(Stored items)
Content starts

$ cat src/rtl/bnet_pkg.sv
// Shared definitions for the Boolean network stepper.
// Assumes a fixed three-entity network; the entity k occupies bit N_ENT-1-k.
package bnet_pkg;
    localparam int N_ENT = 3;
    localparam int SEL_W = $clog2(N_ENT + 1);
    typedef logic [N_ENT-1:0] bnet_state_t;
endpackage

$ cat src/rtl/bnet_next.sv
// Next-state logic of the regulatory network.
// Purely combinational. Assumes the {g1,g2,g3} packing from bnet_pkg.
module bnet_next
    import bnet_pkg::*;
(
    input  bnet_state_t cur,
    output bnet_state_t nxt
);
    logic g1, g2, g3;

    // Split the vector into named entities.
    always_comb begin
        g1 = cur[2];
        g2 = cur[1];
        g3 = cur[0];
    end

    // Apply the regulation rules.
    always_comb begin
        nxt[2] = g2;
        nxt[1] = g1 & g3;
        nxt[0] = ~g1;
    end
endmodule
==> src/rtl/uart_core_pkg.sv <==
package uart_core_pkg;
  localparam int CHAR_W = 8;

  typedef enum logic [1:0] {TX_IDLE, TX_START, TX_DATA, TX_STOP} tx_state_e;
  typedef enum logic [2:0] {RX_IDLE, RX_START, RX_DATA, RX_STOP, RX_HOLD} rx_state_e;

  // number of data bits for a size code (0..3 -> 5..8)
  function automatic logic [3:0] char_bits(input logic [1:0] sz);
    return 4'd5 + {2'b00, sz};
  endfunction

  // oversampling ticks per bit
  function automatic logic [4:0] os_ticks(input logic dbl);
    return dbl ? 5'd8 : 5'd16;
  endfunction

  // keep only the low bits that belong to a character of the given size
  function automatic logic [CHAR_W-1:0] keep_low(input logic [CHAR_W-1:0] d, input logic [1:0] sz);
    logic [CHAR_W-1:0] m;
    m = 8'hFF >> (2'd3 - sz);
    return d & m;
  endfunction
endpackage
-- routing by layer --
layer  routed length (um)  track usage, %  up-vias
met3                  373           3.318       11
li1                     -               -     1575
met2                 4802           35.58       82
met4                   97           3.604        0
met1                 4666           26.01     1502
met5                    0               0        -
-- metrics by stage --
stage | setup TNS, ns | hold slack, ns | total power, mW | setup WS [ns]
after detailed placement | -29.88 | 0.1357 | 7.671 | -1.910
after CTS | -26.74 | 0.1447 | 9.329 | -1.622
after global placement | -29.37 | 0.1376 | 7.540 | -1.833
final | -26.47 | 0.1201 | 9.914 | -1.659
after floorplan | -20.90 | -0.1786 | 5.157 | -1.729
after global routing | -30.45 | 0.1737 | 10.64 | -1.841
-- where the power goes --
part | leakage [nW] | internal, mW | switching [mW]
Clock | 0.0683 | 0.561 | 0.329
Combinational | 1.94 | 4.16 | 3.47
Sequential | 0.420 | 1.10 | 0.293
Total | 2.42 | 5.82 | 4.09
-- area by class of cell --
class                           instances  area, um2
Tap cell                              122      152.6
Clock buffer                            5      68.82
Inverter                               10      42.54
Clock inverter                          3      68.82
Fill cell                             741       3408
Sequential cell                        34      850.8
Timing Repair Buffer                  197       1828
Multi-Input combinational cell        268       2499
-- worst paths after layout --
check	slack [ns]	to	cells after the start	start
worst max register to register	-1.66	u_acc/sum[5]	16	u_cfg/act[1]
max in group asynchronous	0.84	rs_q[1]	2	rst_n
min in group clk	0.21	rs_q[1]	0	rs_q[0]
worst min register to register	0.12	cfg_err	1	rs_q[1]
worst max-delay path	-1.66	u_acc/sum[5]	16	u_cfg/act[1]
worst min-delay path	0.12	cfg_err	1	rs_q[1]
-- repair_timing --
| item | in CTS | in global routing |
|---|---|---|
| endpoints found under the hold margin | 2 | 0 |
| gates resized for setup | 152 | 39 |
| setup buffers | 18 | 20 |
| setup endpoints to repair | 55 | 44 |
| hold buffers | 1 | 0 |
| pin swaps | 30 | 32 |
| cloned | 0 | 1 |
<file path="src/rtl/coal_pkg.sv">
package coal_pkg;
  typedef enum logic {
    SZ_SMALL = 1'b0,
    SZ_LARGE = 1'b1
  } txn_size_e;
endpackage

</file>
<file path="src/rtl/coal_leader.sv">
module coal_leader #(
  parameter int LANES = 32,
  localparam int LW = $clog2(LANES)
) (
  input  logic [LANES-1:0] pending,
  output logic [LW-1:0]    lead_idx,
  output logic             any
);
  always_comb begin
    lead_idx = '0;
    any      = 1'b0;
    for (int i = LANES - 1; i >= 0; i--) begin
      if (pending[i]) begin
        lead_idx = LW'(i);
        any      = 1'b1;
      end
    end
  end
endmodule

</file>
<file path="src/rtl/coal_matcher.sv">
module coal_matcher #(
  parameter int LANES     = 32,
  parameter int AW        = 32,
  parameter int LARGE_SH  = 7,
  parameter int SMALL_SH  = 5,
  localparam int LW = $clog2(LANES)
) (
  input  logic [LANES*AW-1:0] addr_flat,
  input  logic [LANES-1:0]    pending,
  input  logic [LW-1:0]       lead_idx,
  input  logic                small_mode,
  output logic [AW-1:0]       base,
  output logic [LANES-1:0]    group
);
  localparam logic [AW-1:0] LARGE_OFS = AW'((1 << LARGE_SH) - 1);
  localparam logic [AW-1:0] SMALL_OFS = AW'((1 << SMALL_SH) - 1);

  logic [AW-1:0] lead_addr;

  always_comb begin
    lead_addr = addr_flat[lead_idx*AW +: AW];
    base      = small_mode ? (lead_addr & ~SMALL_OFS) : (lead_addr & ~LARGE_OFS);
  end

  for (genvar g = 0; g < LANES; g++) begin : g_lane
    logic [AW-1:0] lane_addr;
    logic          same_large;
    logic          same_small;
    always_comb begin
      lane_addr  = addr_flat[g*AW +: AW];
      same_large = (lane_addr[AW-1:LARGE_SH] == lead_addr[AW-1:LARGE_SH]);
      same_small = (lane_addr[AW-1:SMALL_SH] == lead_addr[AW-1:SMALL_SH]);
      group[g]   = pending[g] & (small_mode ? same_small : same_large);
    end
  end
endmodule

</file>
<file path="src/rtl/warp_coalescer.sv">
module warp_coalescer #(
  parameter int LANES       = 32,
  parameter int AW          = 32,
  parameter int LARGE_BYTES = 128,
  parameter int SMALL_BYTES = 32
) (
  input  logic                clk,
  input  logic                rst_n,
  input  logic                req_valid,
  output logic                req_ready,
  input  logic [LANES*AW-1:0] req_addr,
  input  logic [LANES-1:0]    req_mask,
  input  logic                req_store,
  input  logic                seg_mode,
  output logic                txn_valid,
  input  logic                txn_ready,
  output logic [AW-1:0]       txn_base,
  output logic                txn_size,
  output logic [LANES-1:0]    txn_lanes,
  output logic                txn_store,
  output logic                done
);
  import coal_pkg::*;

  localparam int LARGE_SH = $clog2(LARGE_BYTES);
  localparam int SMALL_SH = $clog2(SMALL_BYTES);
  localparam int LW       = $clog2(LANES);

  logic [LANES*AW-1:0] addr_q;
  logic [LANES-1:0]    pend_q, pend_d;
  logic                busy_q, busy_d;
  logic                small_q;
  logic                store_q;
  logic                done_q, done_d;
  logic                load_en;
  logic                fire;
  logic                last;

  logic [LW-1:0]       lead_idx;
  logic                any_pend;
  logic [AW-1:0]       grp_base;
  logic [LANES-1:0]    grp_lanes;

  coal_leader #(.LANES(LANES)) u_leader (
    .pending  (pend_q),
    .lead_idx (lead_idx),
    .any      (any_pend)
  );

  coal_matcher #(
    .LANES(LANES), .AW(AW), .LARGE_SH(LARGE_SH), .SMALL_SH(SMALL_SH)
  ) u_matcher (
    .addr_flat  (addr_q),
    .pending    (pend_q),
    .lead_idx   (lead_idx),
    .small_mode (small_q),
    .base       (grp_base),
    .group      (grp_lanes)
  );

  always_comb begin
    req_ready = !busy_q;
    txn_valid = busy_q && any_pend;
    txn_base  = grp_base;
    txn_lanes = grp_lanes;
    txn_size  = small_q ? SZ_SMALL : SZ_LARGE;
    txn_store = store_q;
    done      = done_q;
  end

  always_comb begin
    load_en = req_valid && req_ready;
    fire    = txn_valid && txn_ready;
    last    = fire && ((pend_q & ~grp_lanes) == '0);
    pend_d  = pend_q;
    busy_d  = busy_q;
    done_d  = 1'b0;
    if (load_en) begin
      pend_d = req_mask;
      busy_d = (req_mask != '0);
      done_d = (req_mask == '0);
    end else if (fire) begin
      pend_d = pend_q & ~grp_lanes;
      if (last) begin
        busy_d = 1'b0;
        done_d = 1'b1;
      end
    end
  end

  always_ff @(posedge clk or negedge rst_n) begin
    if (!rst_n) begin
      pend_q <= '0;
      busy_q <= 1'b0;
      done_q <= 1'b0;
    end else begin
      pend_q <= pend_d;
      busy_q <= busy_d;
      done_q <= done_d;
    end
  end

  always_ff @(posedge clk or negedge rst_n) begin
    if (!rst_n) begin
      addr_q  <= '0;
      small_q <= 1'b0;
      store_q <= 1'b0;
    end else if (load_en) begin
      addr_q  <= req_addr;
      small_q <= seg_mode;
      store_q <= req_store;
    end
  end

  AST_BASE_ALIGNED: assert property (@(posedge clk) disable iff (!rst_n)
    txn_valid |-> (txn_size ? (txn_base[LARGE_SH-1:0] == '0)
                            : (txn_base[SMALL_SH-1:0] == '0)));
  AST_GROUP_NONEMPTY: assert property (@(posedge clk) disable iff (!rst_n)
    txn_valid |-> (txn_lanes != '0));
  AST_GROUPS_DISJOINT: assert property (@(posedge clk) disable iff (!rst_n)
    (txn_valid && txn_ready) |=> (!txn_valid || ((txn_lanes & $past(txn_lanes)) == '0)));
  AST_STALL_STABLE: assert property (@(posedge clk) disable iff (!rst_n)
    (txn_valid && !txn_ready) |=> (txn_valid && $stable(txn_base) && $stable(txn_lanes)
                                   && $stable(txn_size)));
  AST_NO_ACCEPT_BUSY: assert property (@(posedge clk) disable iff (!rst_n)
    txn_valid |-> !req_ready);
  AST_DONE_IDLE: assert property (@(posedge clk) disable iff (!rst_n)
    done |-> (req_ready && !txn_valid));
  AST_DONE_PULSE: assert property (@(posedge clk) disable iff (!rst_n)
    done |=> !done);
endmodule

</file>
<file path="config.mk">
export PLATFORM = sky130hd
export DESIGN_NAME = warp_coalescer
export DESIGN_NICKNAME = d
export VERILOG_FILES = /design/src/rtl/coal_pkg.sv /design/src/rtl/coal_leader.sv /design/src/rtl/coal_matcher.sv /design/src/rtl/warp_coalescer.sv
export SDC_FILE = /design/constraint.sdc
export NUM_CORES = 2
export LEC_CHECK = 0
export BUFFER_PORTS_ARGS = -buffer_cell sky130_fd_sc_hd__buf_2
export CORE_AREA = 2 2 436 438
export CTS_BUF_LIST = sky130_fd_sc_hd__clkbuf_16
export DETAILED_ROUTE_END_ITERATION = 8
export DIE_AREA = 0 0 438 440
export PLACE_DENSITY = 0.53
export SLEW_MARGIN = 10
export SYNTH_ARGS = -nofsm -noshare
export SYNTH_HDL_FRONTEND = slang
export SYNTH_SLANG_ARGS = --single-unit
</file>
<file path="constraint.sdc">
create_clock -name clk -period 11.34 [get_ports clk]
set_input_delay 2.268 -clock clk [delete_from_list [all_inputs] [get_ports clk]]
set_output_delay 2.268 -clock clk [all_outputs]
set_load 0.05 [all_outputs]
</file>
==> impl_results.md <==
* Slew @ Worst Pin at 1.32 ns
* Internal Pwr Total at 5.74 mW
* Critical path class: reg -> out
* Layout cells sized above 1 at 17.6%
* # DRC at 0
* Hold buffer count at cts at 0
* Fmax at 0.0896 GHz
* Required @ worst endpoint at 9.07 ns
* Worst slew margin at 9.39%
* Max-Cap Viols at 0
* Gp weighted congestion at 1.02
* Starting Density at 29.8%
* Pins Over Slew Limit at 0
* DP HPWL at 280000 µm
* Seq pwr share at 42.8%
* Clock share of power at 37.7%
* Yosys top cell area share at 40.0%
* Status: complete, no violations
* LEAKAGE at 34.2 nW
* WL per Instance at 34.4 µm
* Tightest Hold Check Type: reg -> reg
* Setup TNS at 0 ns
* Logic pwr share at 19.5%
* Clock latency on the worst-skew pair at 0.81 ns
* Worst Path Max Fanout at 14
* Clock Sinks at 900
* # rows at 160
* Post-CTS sizing at 0
* Worst VDD drop at 0.113 mV
* Worst path top cell family by delay: simple AND/OR/NAND/NOR gates
* Post-Route WL at 367000 µm
* Initial antenna violation count at 47
* Number of synthesized flops with an enable pin at 0
* Critical Path AT at 8.89 ns
* Pwr Total at 8.64 mW
* Main flop type after synthesis: dfrtp_1
* Buffers and inverters on the worst path at 4
* Final Worst Setup Slack at 0.184 ns
* Post-CTS Setup Repair Bufs at 0
* Post-synth top cells: nand2_1, dfrtp_1, a21oi_1
* CORE AREA at 189000 µm²
* Gr usage total at 36.6%
* Total gr overflow at 0
* Die ar. at 193000 µm²
* Top cell by count, worst path: buf_4
* Via count at 62268
* Worst setup EP type: output port
* Most common cell in the netlist: nand2_1
* CTS tree: built
* Cell count after synthesis at 7409
* H-tree depth at 3
* Slowest cell on crit path: a2111oi_0
* Worst setup SP type: flop
* Max Root-Sink Buffers at 3
* Clock Skew at 0.0531 ns
* Vias per cell at 5.84
* Sequential fraction of the synthesis area at 40.0%
* Syn. warnings at 0
* Final Hold Fails at 0
* Router iterations before antenna repair at 8
* Final Core Density at 35.5%
* CTS Buf Count at 102
* PwrDens at 129 nW/µm²
* Root Driver: clkbuf_16
* Layout area overhead at 18.8%
* PortBufs at 965
* Endpoints failing setup at 0
* Sw Ratio at 33.5%
* Crit path largest cell delay at 1.15 ns
* Vias in the first global route at 57309
* # IOs at 1131
* First-pass GRT wire length at 485000 µm
* #FFs+latches synth at 900
* Synth cell types at 99
* Largest cells by area after synthesis: dfrtp_1, nand2_1, a21oi_1
* Die Span Y at 440 µm
* RSZ-0062 raised after global routing: false
* Largest net degree at the start of global routing at 199
* Switching Power at 2.90 mW
* Crit share post-route at 98.4%
* Clock edge transition at the registers on the reported setup and hold paths at 0.07 ns
* Synth async-reset ratio at 100%
* NumNets Final at 9117
* Leading area contributor after synthesis: dfrtp_1
* Crit path cell chain: nor2_1 -> o311ai_1 -> a31oi_1 -> or3_1 -> nand3_1 -> a21oi_1 -> a2111oi_0 -> nor4b_4 -> buf_4 -> and2_1 -> buf_4 -> xor2_1 -> nand4_1 -> nor4_1 -> buf_4 -> and2_1 -> buf_2
* Synth Cell Area at 56300 µm²
* Antenna-violating nets left at 0
* Pre-CTS setup slack at 1.37 ns
* Minimum clock period at 11.16 ns
* Die Wd at 438 µm
* Syn Area/Cell at 7.59 µm²
* Initial drt markers at 9145
-- area by class of cell --
| type | instances | area (µm²) |
|---|---|---|
| fillers | 20240 | 122000 |
| diodes | 20 | 50.0 |
| flip-flops and latches | 900 | 22500 |
| clock buffers | 103 | 2580 |
| repair buffers | 1155 | 6690 |
| clock inverters | 83 | 606 |
| well taps | 2511 | 3140 |
| multi-input cells | 5834 | 31000 |
| inverters | 62 | 233 |
-- path summary, 6_finish.rpt --
path	start	endpoint	slack [ns]	depth (start not counted)
setup / recovery	pend_q[6]$_DFFE_PN0P_	txn_lanes[24]	0.18	17
hold / removal	addr_q[16]$_DFFE_PN0P_	addr_q[16]$_DFFE_PN0P_	0.47	2
setup reg to reg	pend_q[6]$_DFFE_PN0P_	busy_q$_DFFE_PN0P_	2.30	19
hold reg to reg	addr_q[16]$_DFFE_PN0P_	addr_q[16]$_DFFE_PN0P_	0.47	2
max in group asynchronous	rst_n	addr_q[529]$_DFFE_PN0P_	7.76	3
min in group asynchronous	rst_n	addr_q[862]$_DFFE_PN0P_	1.43	1
-- registers in the layout (all words and copies together) (netlist names) --
name	flops
done	1
busy_q	1
pend_q	32
small_q	1
addr_q	864
txn_store	1
-- worst register-to-register path: stages (launching register included) --
cell and delay (ns):
dfrtp_1 0.53, nor2_1 0.09, o311ai_1 0.59, a31oi_1 0.30
or3_1 0.79, nand3_1 0.90, a21oi_1 0.09, a2111oi_0 1.15
nor4b_4 0.73, buf_4 0.33, and2_1 0.65, buf_4 0.39
xor2_1 0.19, nand4_1 0.11, nor4_1 0.54, buf_4 0.27
o22ai_1 0.16, or4_1 0.59, nor4_2 0.39, o22ai_1 0.13
-- cell families (layout without fill, tap and decap cells) --
group / Yosys count / after routing / synth area share, %
AOI/OAI and AO/OA: 1165 / 1165 / 12.5
DFF: 900 / 900 / 40.0
and+or+nand+nor: 4185 / 4185 / 33.9
other: 1 / 25 / 0.00667
muxes: 200 / 200 / 3.74
buffers and inverters: 679 / 1403 / 5.47
xor gates and xnor gates: 279 / 279 / 4.34
-- per-layer routing --
| layer | vias up | track usage, % | wire, µm |
|---|---|---|---|
| met2 | 4173 | 55.5 | 158000 |
| li1 | 26547 | - | - |
| met4 | 28 | 27.1 | 33000 |
| met5 | - | 0 | 188 |
| met1 | 30450 | 45.3 | 139000 |
| met3 | 1070 | 8.78 | 36900 |
-- per-stage QoR --
step	hold WS (ns)	instances	cell area, µm²
2_1_floorplan	0.442	7413	56300
5_1_grt	0.512	10653	66800
4_1_cts	0.481	10648	66800
3_5_place_dp	0.464	10462	63600
3_3_place_gp	0.462	10462	63600
6_report	0.475	10668	66900
-- power groups by stage --
| stage | Clock (mW) | Sequential [mW] | Combinational (mW) |
|---|---|---|---|
| finish | 3.26 | 3.69 | 1.69 |
| global route | 3.44 | 3.69 | 1.76 |
| CTS | 3.32 | 3.68 | 1.63 |
| detailed placement | 0 | 3.73 | 1.62 |
| global placement | 0 | 3.73 | 1.60 |
| floorplan | 0 | 3.55 | 0.898 |
-- cell usage in the layout, fill, tap and decap left out, drive strengths merged, types with 11 or more instances in the layout --
cell type,Yosys,layout
nand2,2861,2861
o41a,13,13
a21oi,683,683
clkinv,0,42
a31oi,17,17
nor2,35,35
dfrtp,900,900
nor4,276,276
or4,14,14
nand4,89,89
o21ai,129,129
a211oi,20,20
xor2,174,174
a21o,103,103
a32o,23,23
and3,455,455
a2111oi,26,26
o22a,11,11
diode,0,20
nand4b,47,47
mux2i,154,154
o22ai,43,43
and2,55,55
nor3,47,47
xnor2,105,105
a32oi,24,24
inv,62,91
buf,273,1155
nand3,240,240
and4,19,19
mux2,42,42
clkbuf,344,103
o211ai,16,16
Note: power is estimated with default switching activity, not from simulation.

Content ends

* WHAT IS REQUIRED *
Starting at the line that contains "Combinational | 1.94 | 4.16 | 3.47" and stopping after the line that contains "swaps | 30 | 32 |", write out every line exactly as it appears above, and no other line.

* SOLUTION TO THIS TASK *
Combinational | 1.94 | 4.16 | 3.47
Sequential | 0.420 | 1.10 | 0.293
Total | 2.42 | 5.82 | 4.09
-- area by class of cell --
class                           instances  area, um2
Tap cell                              122      152.6
Clock buffer                            5      68.82
Inverter                               10      42.54
Clock inverter                          3      68.82
Fill cell                             741       3408
Sequential cell                        34      850.8
Timing Repair Buffer                  197       1828
Multi-Input combinational cell        268       2499
-- worst paths after layout --
check	slack [ns]	to	cells after the start	start
worst max register to register	-1.66	u_acc/sum[5]	16	u_cfg/act[1]
max in group asynchronous	0.84	rs_q[1]	2	rst_n
min in group clk	0.21	rs_q[1]	0	rs_q[0]
worst min register to register	0.12	cfg_err	1	rs_q[1]
worst max-delay path	-1.66	u_acc/sum[5]	16	u_cfg/act[1]
worst min-delay path	0.12	cfg_err	1	rs_q[1]
-- repair_timing --
| item | in CTS | in global routing |
|---|---|---|
| endpoints found under the hold margin | 2 | 0 |
| gates resized for setup | 152 | 39 |
| setup buffers | 18 | 20 |
| setup endpoints to repair | 55 | 44 |
| hold buffers | 1 | 0 |
| pin swaps | 30 | 32 |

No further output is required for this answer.